Don't repeat yourself

As one of the many things on my list of “stuff to read” from DevTeach is Clean Code by Robert C. Martin. It is an outstanding book that really nails the concept of writing clean, effective and efficient code. While it is in Java the principles apply to just about any language, particularly C# because the syntax, like Java, is very C/C++-like.

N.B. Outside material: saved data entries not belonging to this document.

==> job 1155: inputs <==
// fixed_point_alu
module fixed_point_alu (
    input clk,
    input rst,
    input [1:0] op,           
    input signed [15:0] a,    
    input signed [15:0] b,    
    output reg signed [23:0] out,   
    output reg overflow       
);
export LEC_CHECK = 0
export ABC_AREA = 0
export CAP_MARGIN = 20
export CORE_MARGIN = 2
export CORE_UTILIZATION = 70
export CTS_CLUSTER_DIAMETER = 190
export CTS_CLUSTER_SIZE = 24
export HOLD_SLACK_MARGIN = 0.23
export SETUP_SLACK_MARGIN = 1.62
export SLEW_MARGIN = 20
create_clock -name core_clock -period 13.1 [get_ports {clk}]
run.sh (not shown) runs the stock make flow with config.mk's settings and CLKGATE_MAP_FILE=.
==> job 4957 (differences from job 1155) <==
ABC_AREA = unset   (was 0)
CORE_UTILIZATION = 40   (was 70)
CTS_CLUSTER_DIAMETER = 386   (was 190)
CTS_CLUSTER_SIZE = 98   (was 24)
HOLD_SLACK_MARGIN = unset   (was 0.23)
SETUP_SLACK_MARGIN = unset   (was 1.62)
TNS_END_PERCENT = 5   (was unset)
==> flow/constraint.sdc (replaced) <==
create_clock -name core_clock -period 60.0 [get_ports {clk}]
set_input_delay 12.0000 -clock core_clock [delete_from_list [all_inputs] [get_ports {clk}]]
set_output_delay 12.0000 -clock core_clock [all_outputs]
set_load 0.01 [all_outputs]
==> job 3083 (differences from job 1155) <==
ABC_AREA = 1   (was 0)
CORE_UTILIZATION = 68   (was 70)
CTS_CLUSTER_DIAMETER = 336   (was 190)
CTS_CLUSTER_SIZE = 33   (was 24)
HOLD_SLACK_MARGIN = unset   (was 0.23)
SETUP_SLACK_MARGIN = unset   (was 1.62)
==> flow/constraint.sdc (replaced) <==
create_clock -name core_clock -period 53.2 [get_ports {clk}]
set_input_delay 10.6400 -clock core_clock [delete_from_list [all_inputs] [get_ports {clk}]]
set_output_delay 10.6400 -clock core_clock [all_outputs]
set_load 0.01 [all_outputs]
==> job 832 (differences from job 1155) <==
ABC_AREA = 1   (was 0)
CORE_UTILIZATION = 68   (was 70)
CTS_CLUSTER_DIAMETER = 381   (was 190)
CTS_CLUSTER_SIZE = 98   (was 24)
HOLD_SLACK_MARGIN = unset   (was 0.23)
SETUP_SLACK_MARGIN = unset   (was 1.62)
TNS_END_PERCENT = 15   (was unset)
==> flow/constraint.sdc (replaced) <==
create_clock -name core_clock -period 70.3 [get_ports {clk}]
set_input_delay 14.0600 -clock core_clock [delete_from_list [all_inputs] [get_ports {clk}]]
set_output_delay 14.0600 -clock core_clock [all_outputs]
set_load 0.01 [all_outputs]
==> qor summary <==
metric                                                                                  job 4957        job 1155        job 3083                   job 832
Routed wl met2                                                                          55200 um               -               -                  39600 um
Placed cell areas                                                                    33500 sq um     41800 sq um     38700 sq um               30400 sq um
Transition time of the tightest slew-check pin                                          0.977 ns               -               -                  0.991 ns
Area growth from synthesis to layout                                                       16.8%               -               -                     6.80%
Fraction of area in non-clock buffers                                                      8.31%               -               -                     4.68%
Dominant kind of cell by area                                                        logic gates               -               -               logic gates
Status                                                                   complete, no violations  did not finish  did not finish   complete, no violations
Failing step                                                                                   -         4_1_cts         5_1_grt                         -
Slew Limit Headroom                                                                        34.3%               -               -                     33.9%
Worst Path Class, Setup                                                                   in2reg               -               -                    in2reg
Final Instance Area                                                                  35300 sq um               -               -               31400 sq um
Endpoint required time on the critical path                                             60.15 ns               -               -                  70.44 ns
Detailed placement HPWL                                                                 94500 um       133000 um        92400 um                  70000 um
Worst setup path start                                                                     a[10]               -               -                      a[3]
Final Worst Setup Slack                                                                  1.87 ns               -               -                   4.62 ns
Pre-Place Util                                                                             40.5%           70.6%           68.6%                     68.6%
Most Frequent Cell on Critical Path                                        sky130_fd_sc_hd__ha_1               -               -  sky130_fd_sc_hd__nand2_1
Via Count                                                                                  31369               -               -                     28990
Core Area                                                                            74600 sq um     42800 sq um     42900 sq um               42900 sq um
Clk_buf instances                                                                              3               -               -                         3
Weighted congestion reported at the end of routability-driven placement                     1.01            1.12            1.02                     0.981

I am finding it invaluable so far, however today I read one example today that just looked awkward to me. Martin starts by factoring some really ugly code into something much more elegant which you see below:

public void delete(Page page)
{
  try
  {
    deletePage(page);
    registry.deleteReference(page.name);
    configKeys.deleteKey(page.name.makeKey());
  }
  catch (Exception ex)
  {
    logger.log(ex.Message);
  }
}

That looks pretty good to me, in fact I have many functions that look like that. Then he goes on to say that try/catch blocks are actually ugly so we should extract the bodies into functions of their own. The result looks like this:

public void delete(Page page)
{
  try
    deletePageAndAllReferences(page);
  catch (Exception ex)
    logError(ex);
}
public void deletePageAndAllReferences(Page page)
{
  deletePage(page);
  registry.deleteReference(page.name);
  configKeys.deleteKey(page.name.makeKey());
}
public void logError(Exception ex)
{
  logger.log(ex.Message)
}

I will admit that it does probably make sense to factor out the try block here and it looks fine to me, but the function logError(e) seems like redundancy to me. It seems to violate the principle espoused on the very next page of the book “Don’t Repeat Yourself”.

“Don’t repeat yourself”, as he defines it there, really refers to repeating code, but I have heard many developers use it as a reason to avoid other things, such as redundant comments (if your code clearly explains what it is doing, which it should, why do you have a comment explaining it again?). To me this is a redundant method. logger.log(ex.Message) says exactly the same thing to me as logError(ex).

I am probably nit-picking though. Realistically, the author probably expects you will have more complex error handling than just logError(ex), so you will have a class that provides error handling methods including logging and it will likely include a logError() function, or perhaps a notifyUserAndLogError() which notifies the user through the UI and logs it. Regardless, taken as-written the refactoring of logger.log() feels unneeded to me.